● WHAT THIS TASK INVOLVES: Each record is to be transcribed exactly.

Collected data entries
Context: an optimization exercise on an open-source flow, tuned for small area, a short achievable clock period and few clock cycles. The choices shown serve that exercise and are no tape-out recipe. RTL that was checked went through simulation tests only; none was proved equivalent to the original. Power figures rest on the tool's default switching activity, not on a simulated workload.

// h1_codec
module h1_codec (
    input  wire        clk,
    input  wire        rst,
    input  wire        cmd_valid,
    output wire        cmd_ready,
    input  wire [3:0]  cmd_code,
    input  wire        cmd_is_server,
    input  wire [2:0]  cmd_n,
    input  wire [15:0] cmd_len,
    input  wire [31:0] cmd_a,
    input  wire [31:0] cmd_b,
    input  wire        din_valid,
    output wire        din_ready,
    input  wire [31:0] din_data,
    output wire        rsp_valid,
    input  wire        rsp_ready,
    output wire [2:0]  rsp_status,
    output wire [31:0] rsp_data,
    output wire [31:0] rsp_data2,
    output wire [4:0]  rsp_info
);
clock: 5.0 ns
lec_check: 0
abc_clock_period_in_ps: 2000
cap_margin: 20
core_margin: 2
core_utilization: 40
place_density: 0.6
setup_slack_margin: 2.7
slew_margin: 20
standard.sh (not shown) runs the stock make flow with config.mk's settings and CLKGATE_MAP_FILE= SYNTH_SCRIPT=/design/flow/synth_recipe.tcl, a recipe that flattens the netlist after the stock synthesis.
==> flow/flow/run.sh <==
#!/bin/bash
# Layout flow: the standard flow (standard.sh: ORFS synthesis to the
# final layout, unchanged), with the I/O port buffers that global placement
# inserts made from sky130_fd_sc_hd__buf_1 instead of the resizer's default
# pick. Every port still gets its own buffer. The full output of the ORFS
# run goes to flow_standard.log in this folder; each tool's own log is kept
# by ORFS under orfs/logs/.
set -euo pipefail
export BUFFER_PORTS_ARGS="-buffer_cell sky130_fd_sc_hd__buf_1"
bash standard.sh > flow_standard.log 2>&1
Testbench counts at the start, summed over its fixed seeds: cycles 77,486.
From an optimization exercise on the open Yosys and OpenROAD flow, aimed at small area, a short achievable clock period and few clock cycles; shortcuts taken in it are not production practice.
At most, simulation tests tie the RTL to the original design; equivalence was not proved.
The RTL of run 1 was laid out without a check of its function.
Power is estimated from default activity; no workload was simulated.

## flow/config.mk

```make
export PLATFORM = sky130hd
export DESIGN_NAME = bdsp_engine
export DESIGN_NICKNAME = bdsp_engine
export VERILOG_FILES = /design/flow/design.v
export SDC_FILE = /design/flow/constraint.sdc
export NUM_CORES = 4
export LEC_CHECK = 0
export CAP_MARGIN = 20
export CORE_MARGIN = 2
export CORE_UTILIZATION = 30
export SLEW_MARGIN = 20
```

## flow/constraint.sdc

```tcl
create_clock -name core_clock -period 14.0 [get_ports {clk}]
set_input_delay 2.8000 -clock core_clock [delete_from_list [all_inputs] [get_ports {clk}]]
set_output_delay 2.8000 -clock core_clock [all_outputs]
set_load 0.01 [all_outputs]
```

● SOLUTION TO THE EXERCISE:
Context: an optimization exercise on an open-source flow, tuned for small area, a short achievable clock period and few clock cycles. The choices shown serve that exercise and are no tape-out recipe. RTL that was checked went through simulation tests only; none was proved equivalent to the original. Power figures rest on the tool's default switching activity, not on a simulated workload.

// h1_codec
module h1_codec (
    input  wire        clk,
    input  wire        rst,
    input  wire        cmd_valid,
    output wire        cmd_ready,
    input  wire [3:0]  cmd_code,
    input  wire        cmd_is_server,
    input  wire [2:0]  cmd_n,
    input  wire [15:0] cmd_len,
    input  wire [31:0] cmd_a,
    input  wire [31:0] cmd_b,
    input  wire        din_valid,
    output wire        din_ready,
    input  wire [31:0] din_data,
    output wire        rsp_valid,
    input  wire        rsp_ready,
    output wire [2:0]  rsp_status,
    output wire [31:0] rsp_data,
    output wire [31:0] rsp_data2,
    output wire [4:0]  rsp_info
);
clock: 5.0 ns
lec_check: 0
abc_clock_period_in_ps: 2000
cap_margin: 20
core_margin: 2
core_utilization: 40
place_density: 0.6
setup_slack_margin: 2.7
slew_margin: 20
standard.sh (not shown) runs the stock make flow with config.mk's settings and CLKGATE_MAP_FILE= SYNTH_SCRIPT=/design/flow/synth_recipe.tcl, a recipe that flattens the netlist after the stock synthesis.
==> flow/flow/run.sh <==
#!/bin/bash
# Layout flow: the standard flow (standard.sh: ORFS synthesis to the
# final layout, unchanged), with the I/O port buffers that global placement
# inserts made from sky130_fd_sc_hd__buf_1 instead of the resizer's default
# pick. Every port still gets its own buffer. The full output of the ORFS
# run goes to flow_standard.log in this folder; each tool's own log is kept
# by ORFS under orfs/logs/.
set -euo pipefail
export BUFFER_PORTS_ARGS="-buffer_cell sky130_fd_sc_hd__buf_1"
bash standard.sh > flow_standard.log 2>&1
Testbench counts at the start, summed over its fixed seeds: cycles 77,486.
From an optimization exercise on the open Yosys and OpenROAD flow, aimed at small area, a short achievable clock period and few clock cycles; shortcuts taken in it are not production practice.
At most, simulation tests tie the RTL to the original design; equivalence was not proved.
The RTL of run 1 was laid out without a check of its function.
Power is estimated from default activity; no workload was simulated.

## flow/config.mk

```make
export PLATFORM = sky130hd
export DESIGN_NAME = bdsp_engine
export DESIGN_NICKNAME = bdsp_engine
export VERILOG_FILES = /design/flow/design.v
export SDC_FILE = /design/flow/constraint.sdc
export NUM_CORES = 4
export LEC_CHECK = 0
export CAP_MARGIN = 20
export CORE_MARGIN = 2
export CORE_UTILIZATION = 30
export SLEW_MARGIN = 20
```

## flow/constraint.sdc

```tcl
create_clock -name core_clock -period 14.0 [get_ports {clk}]
set_input_delay 2.8000 -clock core_clock [delete_from_list [all_inputs] [get_ports {clk}]]
set_output_delay 2.8000 -clock core_clock [all_outputs]
set_load 0.01 [all_outputs]
```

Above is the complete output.